▸ **REQUIRED WORK**
Using the listing below, set down exactly the lines starting at the line that contains "signal / cells" and ending at the line that contains "met4 | 40 | 0.0302 | 0 | 0.0051", both included, and no others.

▬▬▬▬▬▬

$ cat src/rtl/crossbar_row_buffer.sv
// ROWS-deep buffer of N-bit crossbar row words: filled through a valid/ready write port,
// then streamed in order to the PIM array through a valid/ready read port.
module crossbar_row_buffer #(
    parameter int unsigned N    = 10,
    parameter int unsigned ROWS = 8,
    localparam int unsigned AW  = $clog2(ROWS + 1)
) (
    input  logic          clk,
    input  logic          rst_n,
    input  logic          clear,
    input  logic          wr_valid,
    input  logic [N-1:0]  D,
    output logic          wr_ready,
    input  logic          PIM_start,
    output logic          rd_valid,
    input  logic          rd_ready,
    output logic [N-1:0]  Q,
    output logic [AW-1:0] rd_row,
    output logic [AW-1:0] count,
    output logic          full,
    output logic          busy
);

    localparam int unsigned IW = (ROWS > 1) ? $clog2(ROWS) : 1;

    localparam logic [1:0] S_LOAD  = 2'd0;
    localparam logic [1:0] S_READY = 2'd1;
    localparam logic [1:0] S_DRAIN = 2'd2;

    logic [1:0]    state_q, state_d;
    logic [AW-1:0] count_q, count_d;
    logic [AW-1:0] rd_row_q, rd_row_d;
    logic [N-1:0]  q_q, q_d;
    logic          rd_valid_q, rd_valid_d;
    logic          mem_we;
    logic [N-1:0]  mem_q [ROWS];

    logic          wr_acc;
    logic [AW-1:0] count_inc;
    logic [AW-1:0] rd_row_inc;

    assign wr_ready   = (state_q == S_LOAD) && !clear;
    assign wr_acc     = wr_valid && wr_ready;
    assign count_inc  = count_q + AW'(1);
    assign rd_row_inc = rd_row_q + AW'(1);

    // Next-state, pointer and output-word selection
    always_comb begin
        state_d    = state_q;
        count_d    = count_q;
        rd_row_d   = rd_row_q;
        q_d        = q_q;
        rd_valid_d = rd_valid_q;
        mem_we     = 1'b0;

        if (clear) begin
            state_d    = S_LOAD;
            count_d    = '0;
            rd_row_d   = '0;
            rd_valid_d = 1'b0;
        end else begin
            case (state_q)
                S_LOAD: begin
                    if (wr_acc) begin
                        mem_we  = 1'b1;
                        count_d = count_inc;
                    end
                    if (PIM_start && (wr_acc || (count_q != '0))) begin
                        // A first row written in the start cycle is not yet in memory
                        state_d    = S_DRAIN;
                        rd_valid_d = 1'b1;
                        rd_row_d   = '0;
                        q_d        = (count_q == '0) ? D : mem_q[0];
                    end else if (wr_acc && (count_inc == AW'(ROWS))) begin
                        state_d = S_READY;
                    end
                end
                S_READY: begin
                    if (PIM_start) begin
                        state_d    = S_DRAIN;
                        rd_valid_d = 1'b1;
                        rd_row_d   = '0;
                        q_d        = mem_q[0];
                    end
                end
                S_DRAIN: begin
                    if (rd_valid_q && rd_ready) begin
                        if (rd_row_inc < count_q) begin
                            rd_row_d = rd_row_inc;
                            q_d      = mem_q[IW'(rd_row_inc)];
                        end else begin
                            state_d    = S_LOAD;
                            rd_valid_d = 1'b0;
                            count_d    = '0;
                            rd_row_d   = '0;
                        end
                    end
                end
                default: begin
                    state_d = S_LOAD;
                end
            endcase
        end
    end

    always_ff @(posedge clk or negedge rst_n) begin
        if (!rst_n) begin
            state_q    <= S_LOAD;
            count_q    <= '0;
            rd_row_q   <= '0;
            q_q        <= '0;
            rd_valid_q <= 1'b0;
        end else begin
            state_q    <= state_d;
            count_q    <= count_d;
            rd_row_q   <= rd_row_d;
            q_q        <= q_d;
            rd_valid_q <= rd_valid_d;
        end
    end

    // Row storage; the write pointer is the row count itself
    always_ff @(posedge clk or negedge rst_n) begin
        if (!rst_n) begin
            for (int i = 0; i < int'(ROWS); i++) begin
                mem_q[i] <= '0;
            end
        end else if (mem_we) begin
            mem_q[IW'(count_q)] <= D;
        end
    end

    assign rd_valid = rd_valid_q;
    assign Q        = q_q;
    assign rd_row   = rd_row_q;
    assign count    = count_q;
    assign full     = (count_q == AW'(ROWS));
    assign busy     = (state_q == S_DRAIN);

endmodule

▬▬▬▬▬▬

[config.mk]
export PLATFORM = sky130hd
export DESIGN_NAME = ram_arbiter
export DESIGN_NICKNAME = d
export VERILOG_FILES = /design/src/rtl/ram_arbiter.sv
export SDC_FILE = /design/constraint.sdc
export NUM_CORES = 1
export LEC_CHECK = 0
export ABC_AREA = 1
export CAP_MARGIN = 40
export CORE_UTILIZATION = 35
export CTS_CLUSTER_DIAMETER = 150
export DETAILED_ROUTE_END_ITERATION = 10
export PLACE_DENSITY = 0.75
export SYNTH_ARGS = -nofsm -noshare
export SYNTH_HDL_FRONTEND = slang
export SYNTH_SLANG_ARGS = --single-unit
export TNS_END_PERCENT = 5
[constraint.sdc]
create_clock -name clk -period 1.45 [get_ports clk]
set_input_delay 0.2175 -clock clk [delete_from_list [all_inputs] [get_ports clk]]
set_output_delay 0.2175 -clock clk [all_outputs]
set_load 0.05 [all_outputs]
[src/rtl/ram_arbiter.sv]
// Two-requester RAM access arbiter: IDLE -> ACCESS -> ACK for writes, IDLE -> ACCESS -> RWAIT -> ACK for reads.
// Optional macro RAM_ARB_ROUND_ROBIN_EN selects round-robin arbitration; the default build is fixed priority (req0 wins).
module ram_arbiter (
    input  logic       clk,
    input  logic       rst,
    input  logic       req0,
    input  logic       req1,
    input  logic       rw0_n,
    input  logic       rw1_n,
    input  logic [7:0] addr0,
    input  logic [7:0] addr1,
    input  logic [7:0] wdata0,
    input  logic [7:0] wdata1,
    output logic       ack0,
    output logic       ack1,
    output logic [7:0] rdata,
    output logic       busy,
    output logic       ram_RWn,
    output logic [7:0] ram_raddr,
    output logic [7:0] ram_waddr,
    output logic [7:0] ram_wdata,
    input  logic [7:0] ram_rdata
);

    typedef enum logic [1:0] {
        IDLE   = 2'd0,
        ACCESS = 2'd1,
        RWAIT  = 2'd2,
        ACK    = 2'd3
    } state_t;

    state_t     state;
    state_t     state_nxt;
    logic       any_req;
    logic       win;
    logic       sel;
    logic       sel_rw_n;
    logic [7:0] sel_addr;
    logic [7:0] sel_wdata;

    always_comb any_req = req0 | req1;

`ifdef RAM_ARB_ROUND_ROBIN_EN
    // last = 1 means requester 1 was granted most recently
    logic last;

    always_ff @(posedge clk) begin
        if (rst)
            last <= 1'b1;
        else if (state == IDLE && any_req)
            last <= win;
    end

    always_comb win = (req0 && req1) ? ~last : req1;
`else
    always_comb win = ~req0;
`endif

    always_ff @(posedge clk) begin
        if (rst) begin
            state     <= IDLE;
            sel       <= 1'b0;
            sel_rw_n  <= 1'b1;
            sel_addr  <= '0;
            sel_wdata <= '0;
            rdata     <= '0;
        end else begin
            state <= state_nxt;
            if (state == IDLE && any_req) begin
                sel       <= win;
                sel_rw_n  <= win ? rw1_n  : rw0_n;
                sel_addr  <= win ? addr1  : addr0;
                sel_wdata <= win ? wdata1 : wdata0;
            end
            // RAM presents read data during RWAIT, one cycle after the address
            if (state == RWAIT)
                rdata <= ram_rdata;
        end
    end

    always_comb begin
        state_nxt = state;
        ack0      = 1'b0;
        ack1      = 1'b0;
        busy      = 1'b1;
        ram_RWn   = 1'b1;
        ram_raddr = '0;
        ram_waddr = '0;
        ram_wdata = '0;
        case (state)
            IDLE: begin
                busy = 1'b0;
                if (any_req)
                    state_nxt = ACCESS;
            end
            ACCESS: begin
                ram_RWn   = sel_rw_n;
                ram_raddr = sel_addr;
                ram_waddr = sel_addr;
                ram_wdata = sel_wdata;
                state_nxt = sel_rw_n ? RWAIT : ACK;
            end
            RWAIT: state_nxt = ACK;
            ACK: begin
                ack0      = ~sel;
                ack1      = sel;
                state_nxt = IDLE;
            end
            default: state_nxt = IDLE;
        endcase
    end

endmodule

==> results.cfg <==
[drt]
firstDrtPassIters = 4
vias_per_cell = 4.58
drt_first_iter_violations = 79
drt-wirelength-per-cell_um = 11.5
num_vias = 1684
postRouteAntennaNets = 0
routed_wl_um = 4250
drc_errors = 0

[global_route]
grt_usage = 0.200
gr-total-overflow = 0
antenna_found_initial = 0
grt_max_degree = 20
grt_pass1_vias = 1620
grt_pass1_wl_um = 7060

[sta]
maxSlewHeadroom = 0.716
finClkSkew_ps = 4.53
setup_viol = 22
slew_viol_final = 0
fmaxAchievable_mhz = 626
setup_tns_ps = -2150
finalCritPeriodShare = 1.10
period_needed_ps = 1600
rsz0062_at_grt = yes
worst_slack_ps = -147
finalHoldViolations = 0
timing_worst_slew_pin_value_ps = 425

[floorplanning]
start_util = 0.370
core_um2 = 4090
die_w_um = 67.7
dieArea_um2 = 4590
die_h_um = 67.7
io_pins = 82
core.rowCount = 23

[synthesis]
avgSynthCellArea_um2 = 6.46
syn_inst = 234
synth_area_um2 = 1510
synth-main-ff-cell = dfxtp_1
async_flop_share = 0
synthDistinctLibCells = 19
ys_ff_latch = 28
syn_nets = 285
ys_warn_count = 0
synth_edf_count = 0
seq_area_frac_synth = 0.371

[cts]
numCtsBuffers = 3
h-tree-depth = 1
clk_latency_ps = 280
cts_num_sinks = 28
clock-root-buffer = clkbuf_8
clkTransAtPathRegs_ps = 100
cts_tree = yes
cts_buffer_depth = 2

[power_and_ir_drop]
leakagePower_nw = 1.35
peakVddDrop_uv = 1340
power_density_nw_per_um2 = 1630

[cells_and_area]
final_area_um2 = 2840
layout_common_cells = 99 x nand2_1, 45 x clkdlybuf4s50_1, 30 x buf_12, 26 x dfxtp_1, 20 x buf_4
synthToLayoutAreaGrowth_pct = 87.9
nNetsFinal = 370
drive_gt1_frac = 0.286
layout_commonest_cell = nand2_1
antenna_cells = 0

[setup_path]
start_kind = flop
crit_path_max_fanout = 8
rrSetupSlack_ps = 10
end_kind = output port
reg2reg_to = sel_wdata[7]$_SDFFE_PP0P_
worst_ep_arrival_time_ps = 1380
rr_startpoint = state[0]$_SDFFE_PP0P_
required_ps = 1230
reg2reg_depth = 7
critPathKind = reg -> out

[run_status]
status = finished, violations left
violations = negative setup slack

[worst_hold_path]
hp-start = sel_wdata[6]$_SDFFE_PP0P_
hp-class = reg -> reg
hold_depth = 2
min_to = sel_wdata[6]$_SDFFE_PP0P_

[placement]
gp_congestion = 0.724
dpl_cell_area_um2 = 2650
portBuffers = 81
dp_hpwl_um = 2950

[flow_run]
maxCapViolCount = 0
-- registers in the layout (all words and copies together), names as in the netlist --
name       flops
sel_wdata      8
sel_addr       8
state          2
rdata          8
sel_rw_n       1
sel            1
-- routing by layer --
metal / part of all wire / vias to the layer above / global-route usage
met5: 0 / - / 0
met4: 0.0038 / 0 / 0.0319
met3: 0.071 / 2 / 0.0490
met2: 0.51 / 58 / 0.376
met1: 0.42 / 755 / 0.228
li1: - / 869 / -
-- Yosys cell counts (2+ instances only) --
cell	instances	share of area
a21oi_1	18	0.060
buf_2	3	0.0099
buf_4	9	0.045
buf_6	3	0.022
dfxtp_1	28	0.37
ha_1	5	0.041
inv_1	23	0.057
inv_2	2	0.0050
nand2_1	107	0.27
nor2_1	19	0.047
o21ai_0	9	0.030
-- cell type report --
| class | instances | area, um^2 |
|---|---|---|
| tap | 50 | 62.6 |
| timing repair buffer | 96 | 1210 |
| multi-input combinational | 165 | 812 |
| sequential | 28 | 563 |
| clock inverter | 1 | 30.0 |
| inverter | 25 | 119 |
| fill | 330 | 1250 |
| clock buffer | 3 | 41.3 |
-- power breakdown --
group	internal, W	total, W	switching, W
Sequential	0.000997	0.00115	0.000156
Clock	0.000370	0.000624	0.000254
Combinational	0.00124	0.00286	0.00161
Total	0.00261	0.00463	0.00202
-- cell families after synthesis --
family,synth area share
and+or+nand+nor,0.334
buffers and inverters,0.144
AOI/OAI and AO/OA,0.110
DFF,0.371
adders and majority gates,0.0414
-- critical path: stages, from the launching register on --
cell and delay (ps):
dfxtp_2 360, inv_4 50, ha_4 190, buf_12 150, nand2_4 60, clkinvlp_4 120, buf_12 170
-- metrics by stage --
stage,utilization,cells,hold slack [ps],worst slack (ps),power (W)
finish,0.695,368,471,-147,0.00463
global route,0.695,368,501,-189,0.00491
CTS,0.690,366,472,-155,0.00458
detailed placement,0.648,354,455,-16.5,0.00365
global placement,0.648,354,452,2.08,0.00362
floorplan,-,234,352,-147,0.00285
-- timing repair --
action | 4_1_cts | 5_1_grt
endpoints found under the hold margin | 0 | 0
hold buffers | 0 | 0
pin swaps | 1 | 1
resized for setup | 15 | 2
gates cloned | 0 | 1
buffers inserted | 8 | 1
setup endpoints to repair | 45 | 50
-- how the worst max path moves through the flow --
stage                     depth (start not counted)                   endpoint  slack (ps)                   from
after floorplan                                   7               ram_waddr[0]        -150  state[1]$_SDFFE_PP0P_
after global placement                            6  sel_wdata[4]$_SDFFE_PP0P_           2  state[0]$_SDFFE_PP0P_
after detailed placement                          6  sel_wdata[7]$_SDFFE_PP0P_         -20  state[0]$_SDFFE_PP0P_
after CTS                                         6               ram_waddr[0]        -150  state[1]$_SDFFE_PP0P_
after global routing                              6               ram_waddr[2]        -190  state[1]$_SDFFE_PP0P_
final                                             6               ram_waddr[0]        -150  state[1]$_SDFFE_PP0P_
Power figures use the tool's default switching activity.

▬▬▬▬▬▬

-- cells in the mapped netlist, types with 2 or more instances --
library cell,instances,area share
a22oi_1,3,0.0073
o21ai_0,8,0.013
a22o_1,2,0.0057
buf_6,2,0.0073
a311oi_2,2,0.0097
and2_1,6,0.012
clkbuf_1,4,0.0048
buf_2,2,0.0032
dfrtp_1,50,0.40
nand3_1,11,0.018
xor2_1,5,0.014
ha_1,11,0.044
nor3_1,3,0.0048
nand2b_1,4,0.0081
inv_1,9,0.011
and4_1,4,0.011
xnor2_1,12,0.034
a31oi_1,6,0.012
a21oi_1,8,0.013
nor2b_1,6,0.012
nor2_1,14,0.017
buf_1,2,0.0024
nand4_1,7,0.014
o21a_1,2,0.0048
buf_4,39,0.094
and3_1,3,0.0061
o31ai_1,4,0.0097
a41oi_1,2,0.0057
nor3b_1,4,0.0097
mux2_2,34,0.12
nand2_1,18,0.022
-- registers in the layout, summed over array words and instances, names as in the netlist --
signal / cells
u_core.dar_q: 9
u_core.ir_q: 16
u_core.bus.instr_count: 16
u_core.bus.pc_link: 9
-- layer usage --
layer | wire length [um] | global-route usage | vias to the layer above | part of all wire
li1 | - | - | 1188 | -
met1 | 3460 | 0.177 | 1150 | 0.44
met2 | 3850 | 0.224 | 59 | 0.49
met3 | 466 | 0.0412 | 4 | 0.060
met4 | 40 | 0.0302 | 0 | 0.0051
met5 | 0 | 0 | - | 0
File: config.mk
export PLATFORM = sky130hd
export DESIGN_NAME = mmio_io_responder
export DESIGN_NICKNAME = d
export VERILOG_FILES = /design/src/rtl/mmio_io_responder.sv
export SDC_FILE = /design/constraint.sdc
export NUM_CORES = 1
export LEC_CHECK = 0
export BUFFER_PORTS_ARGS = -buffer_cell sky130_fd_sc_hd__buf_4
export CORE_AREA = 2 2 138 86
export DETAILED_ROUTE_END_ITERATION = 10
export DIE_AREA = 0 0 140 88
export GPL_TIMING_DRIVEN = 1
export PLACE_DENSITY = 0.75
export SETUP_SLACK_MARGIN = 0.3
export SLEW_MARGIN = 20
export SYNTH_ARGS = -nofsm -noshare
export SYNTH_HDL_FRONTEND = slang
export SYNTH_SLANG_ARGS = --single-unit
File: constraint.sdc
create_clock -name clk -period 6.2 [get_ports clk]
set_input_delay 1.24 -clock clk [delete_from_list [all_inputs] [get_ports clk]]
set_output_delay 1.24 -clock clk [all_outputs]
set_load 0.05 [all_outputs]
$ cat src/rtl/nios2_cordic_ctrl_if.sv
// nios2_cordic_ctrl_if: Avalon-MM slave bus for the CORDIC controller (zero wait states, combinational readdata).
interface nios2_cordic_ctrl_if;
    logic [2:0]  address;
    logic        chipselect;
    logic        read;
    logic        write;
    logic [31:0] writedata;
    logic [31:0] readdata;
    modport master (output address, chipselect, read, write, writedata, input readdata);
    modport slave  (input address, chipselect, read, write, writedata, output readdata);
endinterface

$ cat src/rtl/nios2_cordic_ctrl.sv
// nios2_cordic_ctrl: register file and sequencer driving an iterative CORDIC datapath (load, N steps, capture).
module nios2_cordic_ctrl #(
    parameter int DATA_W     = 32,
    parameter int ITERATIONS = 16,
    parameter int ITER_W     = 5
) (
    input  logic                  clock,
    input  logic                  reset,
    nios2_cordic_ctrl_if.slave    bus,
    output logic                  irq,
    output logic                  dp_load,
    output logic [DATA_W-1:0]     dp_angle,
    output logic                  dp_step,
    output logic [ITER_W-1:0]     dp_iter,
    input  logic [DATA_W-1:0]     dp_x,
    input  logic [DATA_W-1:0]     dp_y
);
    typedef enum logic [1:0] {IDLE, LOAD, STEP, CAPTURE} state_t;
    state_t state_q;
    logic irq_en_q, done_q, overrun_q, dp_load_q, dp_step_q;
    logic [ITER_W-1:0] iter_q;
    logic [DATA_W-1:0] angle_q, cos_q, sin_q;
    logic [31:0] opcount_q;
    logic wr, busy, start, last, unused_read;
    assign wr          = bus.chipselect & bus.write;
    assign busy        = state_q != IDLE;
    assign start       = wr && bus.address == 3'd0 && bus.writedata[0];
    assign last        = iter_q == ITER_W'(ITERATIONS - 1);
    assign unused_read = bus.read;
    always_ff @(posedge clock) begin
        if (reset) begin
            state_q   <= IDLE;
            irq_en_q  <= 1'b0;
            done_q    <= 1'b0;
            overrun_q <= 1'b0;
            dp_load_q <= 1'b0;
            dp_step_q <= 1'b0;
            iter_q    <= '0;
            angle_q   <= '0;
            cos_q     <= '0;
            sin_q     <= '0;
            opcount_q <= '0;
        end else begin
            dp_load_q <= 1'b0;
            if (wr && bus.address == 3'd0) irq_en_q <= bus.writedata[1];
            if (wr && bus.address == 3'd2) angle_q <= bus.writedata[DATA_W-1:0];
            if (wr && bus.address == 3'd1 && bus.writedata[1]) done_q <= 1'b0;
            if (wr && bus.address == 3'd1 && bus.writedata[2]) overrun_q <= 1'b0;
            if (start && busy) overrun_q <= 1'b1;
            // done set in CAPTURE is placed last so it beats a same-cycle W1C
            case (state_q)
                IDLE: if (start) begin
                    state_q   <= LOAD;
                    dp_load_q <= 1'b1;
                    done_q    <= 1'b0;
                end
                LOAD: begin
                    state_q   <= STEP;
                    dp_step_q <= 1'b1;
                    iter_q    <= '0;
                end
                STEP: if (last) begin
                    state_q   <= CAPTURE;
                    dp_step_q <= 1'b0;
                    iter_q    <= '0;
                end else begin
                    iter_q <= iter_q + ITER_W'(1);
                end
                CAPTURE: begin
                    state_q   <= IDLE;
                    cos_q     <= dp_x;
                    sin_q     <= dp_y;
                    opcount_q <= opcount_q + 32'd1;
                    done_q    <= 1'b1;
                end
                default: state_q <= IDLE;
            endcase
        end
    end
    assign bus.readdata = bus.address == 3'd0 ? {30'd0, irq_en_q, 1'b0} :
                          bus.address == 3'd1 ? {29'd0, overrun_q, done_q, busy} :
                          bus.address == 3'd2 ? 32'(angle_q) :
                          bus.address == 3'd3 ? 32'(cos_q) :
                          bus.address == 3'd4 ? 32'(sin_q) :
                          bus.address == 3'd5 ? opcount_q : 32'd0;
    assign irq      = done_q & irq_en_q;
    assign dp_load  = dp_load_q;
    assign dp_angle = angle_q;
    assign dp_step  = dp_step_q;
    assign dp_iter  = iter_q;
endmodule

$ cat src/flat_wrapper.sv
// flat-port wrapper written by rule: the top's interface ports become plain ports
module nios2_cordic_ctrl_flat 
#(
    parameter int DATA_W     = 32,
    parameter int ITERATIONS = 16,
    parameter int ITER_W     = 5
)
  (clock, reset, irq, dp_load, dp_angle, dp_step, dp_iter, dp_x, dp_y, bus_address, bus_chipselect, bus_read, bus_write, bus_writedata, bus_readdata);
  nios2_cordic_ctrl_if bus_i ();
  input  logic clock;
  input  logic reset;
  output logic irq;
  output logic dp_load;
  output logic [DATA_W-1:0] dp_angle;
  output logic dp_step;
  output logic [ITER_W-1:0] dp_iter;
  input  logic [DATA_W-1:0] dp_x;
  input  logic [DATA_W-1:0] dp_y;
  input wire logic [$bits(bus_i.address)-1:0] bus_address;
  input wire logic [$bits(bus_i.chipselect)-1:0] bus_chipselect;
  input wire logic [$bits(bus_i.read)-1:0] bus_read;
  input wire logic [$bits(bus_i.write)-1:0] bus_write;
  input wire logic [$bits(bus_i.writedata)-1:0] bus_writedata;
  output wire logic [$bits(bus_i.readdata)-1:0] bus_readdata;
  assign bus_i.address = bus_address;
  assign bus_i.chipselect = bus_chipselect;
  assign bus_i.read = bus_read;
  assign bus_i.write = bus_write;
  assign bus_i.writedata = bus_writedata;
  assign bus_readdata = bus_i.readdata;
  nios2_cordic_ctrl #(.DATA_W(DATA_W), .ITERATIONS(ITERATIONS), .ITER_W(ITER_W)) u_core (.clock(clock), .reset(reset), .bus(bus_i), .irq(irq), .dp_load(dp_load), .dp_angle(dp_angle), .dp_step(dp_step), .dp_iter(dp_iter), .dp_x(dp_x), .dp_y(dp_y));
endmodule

▬▬▬▬▬▬

▸ **ANSWER AREA**
signal / cells
u_core.dar_q: 9
u_core.ir_q: 16
u_core.bus.instr_count: 16
u_core.bus.pc_link: 9
-- layer usage --
layer | wire length [um] | global-route usage | vias to the layer above | part of all wire
li1 | - | - | 1188 | -
met1 | 3460 | 0.177 | 1150 | 0.44
met2 | 3850 | 0.224 | 59 | 0.49
met3 | 466 | 0.0412 | 4 | 0.060
met4 | 40 | 0.0302 | 0 | 0.0051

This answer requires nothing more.